Data entries
- Opening Delimiter -

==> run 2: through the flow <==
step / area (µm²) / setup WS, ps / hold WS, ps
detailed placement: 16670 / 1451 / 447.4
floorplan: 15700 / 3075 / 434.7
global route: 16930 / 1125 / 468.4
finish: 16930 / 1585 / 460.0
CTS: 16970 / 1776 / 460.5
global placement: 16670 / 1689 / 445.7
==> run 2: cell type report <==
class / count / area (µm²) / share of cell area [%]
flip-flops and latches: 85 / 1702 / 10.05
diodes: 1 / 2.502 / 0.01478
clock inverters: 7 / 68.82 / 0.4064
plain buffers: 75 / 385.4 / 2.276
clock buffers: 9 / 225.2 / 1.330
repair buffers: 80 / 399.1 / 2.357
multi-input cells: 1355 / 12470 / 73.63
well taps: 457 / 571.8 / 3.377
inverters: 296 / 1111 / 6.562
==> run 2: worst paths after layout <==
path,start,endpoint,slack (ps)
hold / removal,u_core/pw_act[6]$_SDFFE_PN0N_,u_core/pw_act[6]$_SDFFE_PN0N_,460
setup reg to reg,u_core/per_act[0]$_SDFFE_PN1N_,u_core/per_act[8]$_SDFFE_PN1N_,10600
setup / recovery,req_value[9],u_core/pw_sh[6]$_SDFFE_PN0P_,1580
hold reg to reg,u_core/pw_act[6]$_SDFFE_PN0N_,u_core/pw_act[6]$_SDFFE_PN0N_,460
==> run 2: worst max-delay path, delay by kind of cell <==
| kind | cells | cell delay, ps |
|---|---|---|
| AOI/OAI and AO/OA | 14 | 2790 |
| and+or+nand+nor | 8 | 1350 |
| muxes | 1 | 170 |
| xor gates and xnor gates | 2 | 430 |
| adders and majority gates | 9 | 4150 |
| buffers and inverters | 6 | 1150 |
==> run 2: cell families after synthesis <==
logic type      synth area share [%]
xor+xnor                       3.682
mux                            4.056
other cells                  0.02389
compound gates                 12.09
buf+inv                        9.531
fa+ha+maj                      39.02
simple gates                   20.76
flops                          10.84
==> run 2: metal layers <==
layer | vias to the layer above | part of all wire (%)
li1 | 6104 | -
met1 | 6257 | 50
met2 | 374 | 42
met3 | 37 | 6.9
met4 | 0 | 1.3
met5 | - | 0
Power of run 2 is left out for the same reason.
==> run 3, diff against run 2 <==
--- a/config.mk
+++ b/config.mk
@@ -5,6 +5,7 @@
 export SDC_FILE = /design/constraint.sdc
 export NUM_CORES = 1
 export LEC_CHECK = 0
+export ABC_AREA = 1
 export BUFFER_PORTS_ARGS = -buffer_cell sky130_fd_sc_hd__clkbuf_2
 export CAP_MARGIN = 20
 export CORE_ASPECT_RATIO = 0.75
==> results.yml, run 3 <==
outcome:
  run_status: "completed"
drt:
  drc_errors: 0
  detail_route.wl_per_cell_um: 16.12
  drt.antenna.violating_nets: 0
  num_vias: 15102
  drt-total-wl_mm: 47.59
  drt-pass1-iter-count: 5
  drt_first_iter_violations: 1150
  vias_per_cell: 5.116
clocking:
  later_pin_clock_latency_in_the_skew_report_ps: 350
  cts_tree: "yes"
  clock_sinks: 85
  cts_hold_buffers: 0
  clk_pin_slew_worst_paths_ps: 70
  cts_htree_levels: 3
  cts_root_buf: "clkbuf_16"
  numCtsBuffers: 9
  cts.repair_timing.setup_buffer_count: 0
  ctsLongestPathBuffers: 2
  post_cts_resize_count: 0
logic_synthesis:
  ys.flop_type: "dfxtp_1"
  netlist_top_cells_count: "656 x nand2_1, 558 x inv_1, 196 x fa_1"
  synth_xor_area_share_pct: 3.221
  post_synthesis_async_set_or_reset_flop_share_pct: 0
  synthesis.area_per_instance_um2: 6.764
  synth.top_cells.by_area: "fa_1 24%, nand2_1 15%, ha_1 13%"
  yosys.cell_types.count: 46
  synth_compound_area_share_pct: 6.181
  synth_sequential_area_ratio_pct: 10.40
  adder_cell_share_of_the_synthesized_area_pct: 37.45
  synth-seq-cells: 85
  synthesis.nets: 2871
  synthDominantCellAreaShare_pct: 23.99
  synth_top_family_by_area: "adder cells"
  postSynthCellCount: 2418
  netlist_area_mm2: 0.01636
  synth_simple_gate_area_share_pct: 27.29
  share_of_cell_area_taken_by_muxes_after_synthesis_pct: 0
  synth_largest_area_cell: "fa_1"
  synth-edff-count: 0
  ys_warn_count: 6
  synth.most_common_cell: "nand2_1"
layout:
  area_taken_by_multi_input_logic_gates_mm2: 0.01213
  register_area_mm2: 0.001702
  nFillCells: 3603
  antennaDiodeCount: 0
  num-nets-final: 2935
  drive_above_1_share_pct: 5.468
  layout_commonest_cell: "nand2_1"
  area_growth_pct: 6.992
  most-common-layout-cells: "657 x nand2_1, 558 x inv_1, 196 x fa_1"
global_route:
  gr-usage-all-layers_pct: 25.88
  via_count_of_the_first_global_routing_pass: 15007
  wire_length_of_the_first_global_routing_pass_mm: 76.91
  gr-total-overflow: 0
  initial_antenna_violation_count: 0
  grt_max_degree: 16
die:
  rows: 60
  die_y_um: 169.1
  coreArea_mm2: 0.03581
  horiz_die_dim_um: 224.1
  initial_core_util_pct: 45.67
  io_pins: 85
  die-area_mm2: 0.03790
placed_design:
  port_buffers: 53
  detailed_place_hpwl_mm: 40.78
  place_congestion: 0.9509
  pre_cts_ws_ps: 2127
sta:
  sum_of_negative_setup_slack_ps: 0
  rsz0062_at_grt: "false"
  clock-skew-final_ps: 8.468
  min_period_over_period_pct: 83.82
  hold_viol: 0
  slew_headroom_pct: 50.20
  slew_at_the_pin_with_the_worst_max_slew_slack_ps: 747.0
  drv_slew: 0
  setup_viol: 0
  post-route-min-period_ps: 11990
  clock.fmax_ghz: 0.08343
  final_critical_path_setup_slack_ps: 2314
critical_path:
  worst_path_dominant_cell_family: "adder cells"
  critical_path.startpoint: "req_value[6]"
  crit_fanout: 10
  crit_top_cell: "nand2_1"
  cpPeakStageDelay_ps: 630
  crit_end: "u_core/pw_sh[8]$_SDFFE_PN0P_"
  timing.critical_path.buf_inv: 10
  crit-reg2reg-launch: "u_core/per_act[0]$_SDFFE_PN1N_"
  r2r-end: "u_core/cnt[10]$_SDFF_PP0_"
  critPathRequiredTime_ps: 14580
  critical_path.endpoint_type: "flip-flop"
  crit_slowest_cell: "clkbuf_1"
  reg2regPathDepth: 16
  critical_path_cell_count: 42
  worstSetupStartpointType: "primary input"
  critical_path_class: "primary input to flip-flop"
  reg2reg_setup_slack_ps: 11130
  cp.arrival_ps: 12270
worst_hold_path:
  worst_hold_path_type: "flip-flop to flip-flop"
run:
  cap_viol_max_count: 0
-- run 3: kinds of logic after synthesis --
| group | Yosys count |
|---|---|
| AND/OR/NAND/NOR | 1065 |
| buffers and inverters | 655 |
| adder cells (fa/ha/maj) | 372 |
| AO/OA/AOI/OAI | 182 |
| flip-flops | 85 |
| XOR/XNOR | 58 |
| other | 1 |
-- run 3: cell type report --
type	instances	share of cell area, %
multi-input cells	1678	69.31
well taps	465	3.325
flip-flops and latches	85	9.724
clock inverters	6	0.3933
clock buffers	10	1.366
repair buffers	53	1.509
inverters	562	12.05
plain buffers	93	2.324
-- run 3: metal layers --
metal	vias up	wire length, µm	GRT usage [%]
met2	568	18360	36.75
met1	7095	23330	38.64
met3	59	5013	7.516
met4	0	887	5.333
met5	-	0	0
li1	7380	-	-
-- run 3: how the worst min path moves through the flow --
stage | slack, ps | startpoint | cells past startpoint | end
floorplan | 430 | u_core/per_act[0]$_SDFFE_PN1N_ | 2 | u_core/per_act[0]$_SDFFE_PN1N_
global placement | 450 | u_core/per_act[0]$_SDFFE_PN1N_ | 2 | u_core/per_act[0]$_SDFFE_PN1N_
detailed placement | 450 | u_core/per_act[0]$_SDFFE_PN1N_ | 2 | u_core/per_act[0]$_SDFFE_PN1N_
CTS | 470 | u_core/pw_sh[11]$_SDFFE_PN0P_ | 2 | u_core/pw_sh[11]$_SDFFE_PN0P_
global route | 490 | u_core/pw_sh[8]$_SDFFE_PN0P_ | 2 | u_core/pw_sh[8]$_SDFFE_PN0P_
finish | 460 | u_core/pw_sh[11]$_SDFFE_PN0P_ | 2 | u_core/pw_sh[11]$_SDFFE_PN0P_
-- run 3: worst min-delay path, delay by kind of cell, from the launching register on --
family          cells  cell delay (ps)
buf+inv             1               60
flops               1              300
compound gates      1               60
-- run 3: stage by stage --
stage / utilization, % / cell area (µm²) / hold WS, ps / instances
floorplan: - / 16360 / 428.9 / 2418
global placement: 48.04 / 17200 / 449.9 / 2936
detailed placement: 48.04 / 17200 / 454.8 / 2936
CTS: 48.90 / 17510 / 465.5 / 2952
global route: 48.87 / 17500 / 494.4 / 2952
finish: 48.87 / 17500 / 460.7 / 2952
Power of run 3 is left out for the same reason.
### config.mk
export PLATFORM = sky130hd
export DESIGN_NAME = nandc_regbank
export DESIGN_NICKNAME = d
export VERILOG_FILES = /design/src/rtl/nandc_rb_pkg.sv /design/src/rtl/nandc_rst_sync.sv /design/src/rtl/nandc_lock.sv /design/src/rtl/nandc_evt.sv /design/src/rtl/nandc_regbank.sv
export SDC_FILE = /design/constraint.sdc
export NUM_CORES = 1
export LEC_CHECK = 0
export CORE_MARGIN = 5
export CORE_UTILIZATION = 45
export DETAILED_ROUTE_END_ITERATION = 8
export GPL_TIMING_DRIVEN = 0
export PLACE_DENSITY_LB_ADDON = 0.08
export SLEW_MARGIN = 20
export SYNTH_ARGS = -nofsm -noshare
export SYNTH_HDL_FRONTEND = slang
export SYNTH_HIERARCHICAL = 1
export SYNTH_SLANG_ARGS = --single-unit
export TNS_END_PERCENT = 20
### constraint.sdc
create_clock -name clk -period 2.9 [get_ports clk]
set_input_delay 0.435 -clock clk [delete_from_list [all_inputs] [get_ports clk]]
set_output_delay 0.435 -clock clk [all_outputs]
set_load 0.02 [all_outputs]
### src/rtl/nandc_rb_pkg.sv
package nandc_rb_pkg;
  localparam int unsigned ADDR_W = 3;
  localparam int unsigned DATA_W = 32;
  localparam int unsigned BE_W   = DATA_W / 8;
  localparam int unsigned IRQ_W  = 6;
  localparam int unsigned RAW_W  = 7;

  typedef enum logic [ADDR_W-1:0] {
    RA_CMD   = 3'd0,
    RA_CFG   = 3'd1,
    RA_TIM   = 3'd2,
    RA_MASK  = 3'd3,
    RA_ISTAT = 3'd4,
    RA_RAW   = 3'd5,
    RA_LOCK  = 3'd6,
    RA_CEN   = 3'd7
  } reg_addr_e;

  localparam logic [15:0] UNLOCK_WORD = 16'hA25E;
  localparam logic [7:0]  CMD_RESET   = 8'hFF;
endpackage

### src/rtl/nandc_rst_sync.sv
module nandc_rst_sync (
  input  logic clk,
  input  logic rst_n,
  output logic rst_sync_n
);
  logic [1:0] sync_q;

  always_ff @(posedge clk or negedge rst_n) begin
    if (!rst_n) sync_q <= 2'b00;
    else        sync_q <= {sync_q[0], 1'b1};
  end

  assign rst_sync_n = sync_q[1];
endmodule

### src/rtl/nandc_lock.sv
module nandc_lock (
  input  logic clk,
  input  logic rst_n,
  input  logic magic_wr,
  input  logic prot_try,
  input  logic flush,
  output logic unlocked
);
  logic open_q, open_d;

  always_comb begin
    open_d = open_q;
    if (flush)         open_d = 1'b0;
    else if (prot_try) open_d = 1'b0;
    else if (magic_wr) open_d = 1'b1;
  end

  always_ff @(posedge clk or negedge rst_n) begin
    if (!rst_n) open_q <= 1'b0;
    else        open_q <= open_d;
  end

  assign unlocked = open_q;
endmodule

### src/rtl/nandc_evt.sv
module nandc_evt
  import nandc_rb_pkg::*;
(
  input  logic             clk,
  input  logic             rst_n,
  input  logic             ev_nand_rdy,
  input  logic             ev_ctrl_rdy,
  input  logic             ev_ecc_done,
  input  logic             ev_err_found,
  input  logic             ev_dec_fail,
  input  logic [1:0]       ev_err_cnt,
  input  logic             ev_wp_fault,
  input  logic             clr_rdy,
  input  logic             flush,
  input  logic             stat_rd,
  input  logic             mask_wr,
  input  logic [IRQ_W-1:0] mask_wdata,
  output logic [RAW_W-1:0] raw,
  output logic [IRQ_W-1:0] stat,
  output logic [IRQ_W-1:0] mask,
  output logic             irq
);
  logic [IRQ_W-1:0] stat_q, stat_d, mask_q, mask_d, ev_vec;
  logic             nrdy_q, nrdy_d, crdy_q, crdy_d;
  logic [4:0]       ecc_q, ecc_d;  // {dec_fail, cnt[1:0], err_found, ecc_rdy}

  assign ev_vec = {ev_nand_rdy, ev_ctrl_rdy, ev_ecc_done & ev_dec_fail,
                   ev_ecc_done & ev_err_found, ev_ecc_done, ev_wp_fault};

  always_comb begin
    stat_d = ((stat_rd || flush) ? '0 : stat_q) | ev_vec;
    mask_d = mask_wr ? mask_wdata : mask_q;
    nrdy_d = ev_nand_rdy ? 1'b1 : ((clr_rdy || flush) ? 1'b0 : nrdy_q);
    crdy_d = ev_ctrl_rdy ? 1'b1 : ((clr_rdy || flush) ? 1'b0 : crdy_q);
    ecc_d  = ecc_q;
    if (ev_ecc_done)
      ecc_d = {ev_dec_fail, ev_err_found ? ev_err_cnt : 2'b00, ev_err_found, 1'b1};
    else if (clr_rdy || flush)
      ecc_d = '0;
  end

  always_ff @(posedge clk or negedge rst_n) begin
    if (!rst_n) begin
      stat_q <= '0;
      mask_q <= '0;
      nrdy_q <= 1'b0;
      crdy_q <= 1'b0;
      ecc_q  <= '0;
    end else begin
      stat_q <= stat_d;
      mask_q <= mask_d;
      nrdy_q <= nrdy_d;
      crdy_q <= crdy_d;
      ecc_q  <= ecc_d;
    end
  end

  assign raw  = {ecc_q, crdy_q, nrdy_q};
  assign stat = stat_q;
  assign mask = mask_q;
  assign irq  = |(stat_q & mask_q);
endmodule

### src/rtl/nandc_regbank.sv
module nandc_regbank
  import nandc_rb_pkg::*;
#(
  parameter int unsigned TIM_W = 26
) (
  input  logic              clk,
  input  logic              rst_n,
  input  logic [ADDR_W-1:0] addr,
  input  logic [DATA_W-1:0] wdata,
  input  logic [BE_W-1:0]   be,
  input  logic              wr,
  input  logic              rd,
  output logic [DATA_W-1:0] rdata,
  input  logic              ev_nand_rdy,
  input  logic              ev_ctrl_rdy,
  input  logic              ev_ecc_done,
  input  logic              ev_err_found,
  input  logic              ev_dec_fail,
  input  logic [1:0]        ev_err_cnt,
  input  logic              ev_wp_fault,
  output logic              cfg_wp_o,
  output logic              cfg_large_o,
  output logic              cfg_long_o,
  output logic [TIM_W-1:0]  tim_o,
  output logic              ce_normal_o,
  output logic              ctrl_rst_o,
  output logic              dev_ready_o,
  output logic              irq_o
);
  localparam int unsigned TIM_BYTES = (TIM_W + 7) / 8;

  logic             rst_sync_n, unlocked;
  logic             magic_wr, prot_try, prot_wr, cmd_wr, flush, clr_rdy;
  logic             cfg_en, tim_en, cen_en, mask_wr;
  logic [2:0]       cfg_q, cfg_d;
  logic [TIM_W-1:0] tim_q, tim_d, tim_bmask;
  logic             cen_q, cen_d, crst_q;
  logic [RAW_W-1:0] raw;
  logic [IRQ_W-1:0] stat, mask;
  reg_addr_e        ra;

  nandc_rst_sync u_rst (.clk(clk), .rst_n(rst_n), .rst_sync_n(rst_sync_n));

  assign ra       = reg_addr_e'(addr);
  assign magic_wr = wr && (ra == RA_LOCK) && (be[1:0] == 2'b11) && (wdata[15:0] == UNLOCK_WORD);
  assign prot_try = wr && ((ra == RA_CFG) || (ra == RA_TIM));
  assign prot_wr  = prot_try && unlocked;
  assign cmd_wr   = wr && (ra == RA_CMD) && be[0];
  assign flush    = cmd_wr && (wdata[7:0] == CMD_RESET);
  assign clr_rdy  = cmd_wr && (wdata[7:0] != CMD_RESET);
  assign cfg_en   = prot_wr && (ra == RA_CFG) && be[0];
  assign tim_en   = prot_wr && (ra == RA_TIM);
  assign cen_en   = wr && (ra == RA_CEN) && be[0];
  assign mask_wr  = wr && (ra == RA_MASK) && be[0];

  nandc_lock u_lock (
    .clk(clk), .rst_n(rst_sync_n), .magic_wr(magic_wr),
    .prot_try(prot_try), .flush(flush), .unlocked(unlocked)
  );

  nandc_evt u_evt (
    .clk(clk), .rst_n(rst_sync_n),
    .ev_nand_rdy(ev_nand_rdy), .ev_ctrl_rdy(ev_ctrl_rdy), .ev_ecc_done(ev_ecc_done),
    .ev_err_found(ev_err_found), .ev_dec_fail(ev_dec_fail), .ev_err_cnt(ev_err_cnt),
    .ev_wp_fault(ev_wp_fault), .clr_rdy(clr_rdy), .flush(flush),
    .stat_rd(rd && (ra == RA_ISTAT)), .mask_wr(mask_wr), .mask_wdata(wdata[IRQ_W-1:0]),
    .raw(raw), .stat(stat), .mask(mask), .irq(irq_o)
  );

  for (genvar b = 0; b < TIM_BYTES; b++) begin : g_bmask
    localparam int unsigned LO = 8 * b;
    localparam int unsigned HI = (8 * b + 7 < TIM_W) ? 8 * b + 7 : TIM_W - 1;
    assign tim_bmask[HI:LO] = {(HI - LO + 1){be[b]}};
  end

  always_comb begin
    cfg_d = cfg_en ? wdata[3:1] : cfg_q;
    tim_d = tim_en ? ((tim_q & ~tim_bmask) | (wdata[TIM_W-1:0] & tim_bmask)) : tim_q;
    cen_d = cen_en ? wdata[0] : cen_q;
  end

  always_ff @(posedge clk or negedge rst_sync_n) begin
    if (!rst_sync_n) begin
      cfg_q  <= '0;
      tim_q  <= '0;
      cen_q  <= 1'b1;
      crst_q <= 1'b0;
    end else begin
      cfg_q  <= cfg_d;
      tim_q  <= tim_d;
      cen_q  <= cen_d;
      crst_q <= flush;
    end
  end

  always_comb begin
    rdata = '0;
    if (rd) begin
      case (ra)
        RA_CFG:   rdata = DATA_W'({cfg_q, 1'b0});
        RA_TIM:   rdata = DATA_W'(tim_q);
        RA_MASK:  rdata = DATA_W'(mask);
        RA_ISTAT: rdata = DATA_W'(stat);
        RA_RAW:   rdata = DATA_W'(raw);
        RA_CEN:   rdata = DATA_W'(cen_q);
        default:  rdata = '0;
      endcase
    end
  end

  assign cfg_wp_o    = cfg_q[2];
  assign cfg_large_o = cfg_q[1];
  assign cfg_long_o  = cfg_q[0];
  assign tim_o       = tim_q;
  assign ce_normal_o = cen_q;
  assign ctrl_rst_o  = crst_q;
  assign dev_ready_o = raw[1] & raw[0];
endmodule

- Closing Delimiter -

● Assigned task:
Print, without alteration, only the lines above between the one holding "cts_hold_buffers: 0" and the one holding "gr-usage-all-layers_pct: 25.88", inclusive.

● Answer section:
  cts_hold_buffers: 0
  clk_pin_slew_worst_paths_ps: 70
  cts_htree_levels: 3
  cts_root_buf: "clkbuf_16"
  numCtsBuffers: 9
  cts.repair_timing.setup_buffer_count: 0
  ctsLongestPathBuffers: 2
  post_cts_resize_count: 0
logic_synthesis:
  ys.flop_type: "dfxtp_1"
  netlist_top_cells_count: "656 x nand2_1, 558 x inv_1, 196 x fa_1"
  synth_xor_area_share_pct: 3.221
  post_synthesis_async_set_or_reset_flop_share_pct: 0
  synthesis.area_per_instance_um2: 6.764
  synth.top_cells.by_area: "fa_1 24%, nand2_1 15%, ha_1 13%"
  yosys.cell_types.count: 46
  synth_compound_area_share_pct: 6.181
  synth_sequential_area_ratio_pct: 10.40
  adder_cell_share_of_the_synthesized_area_pct: 37.45
  synth-seq-cells: 85
  synthesis.nets: 2871
  synthDominantCellAreaShare_pct: 23.99
  synth_top_family_by_area: "adder cells"
  postSynthCellCount: 2418
  netlist_area_mm2: 0.01636
  synth_simple_gate_area_share_pct: 27.29
  share_of_cell_area_taken_by_muxes_after_synthesis_pct: 0
  synth_largest_area_cell: "fa_1"
  synth-edff-count: 0
  ys_warn_count: 6
  synth.most_common_cell: "nand2_1"
layout:
  area_taken_by_multi_input_logic_gates_mm2: 0.01213
  register_area_mm2: 0.001702
  nFillCells: 3603
  antennaDiodeCount: 0
  num-nets-final: 2935
  drive_above_1_share_pct: 5.468
  layout_commonest_cell: "nand2_1"
  area_growth_pct: 6.992
  most-common-layout-cells: "657 x nand2_1, 558 x inv_1, 196 x fa_1"
global_route:
  gr-usage-all-layers_pct: 25.88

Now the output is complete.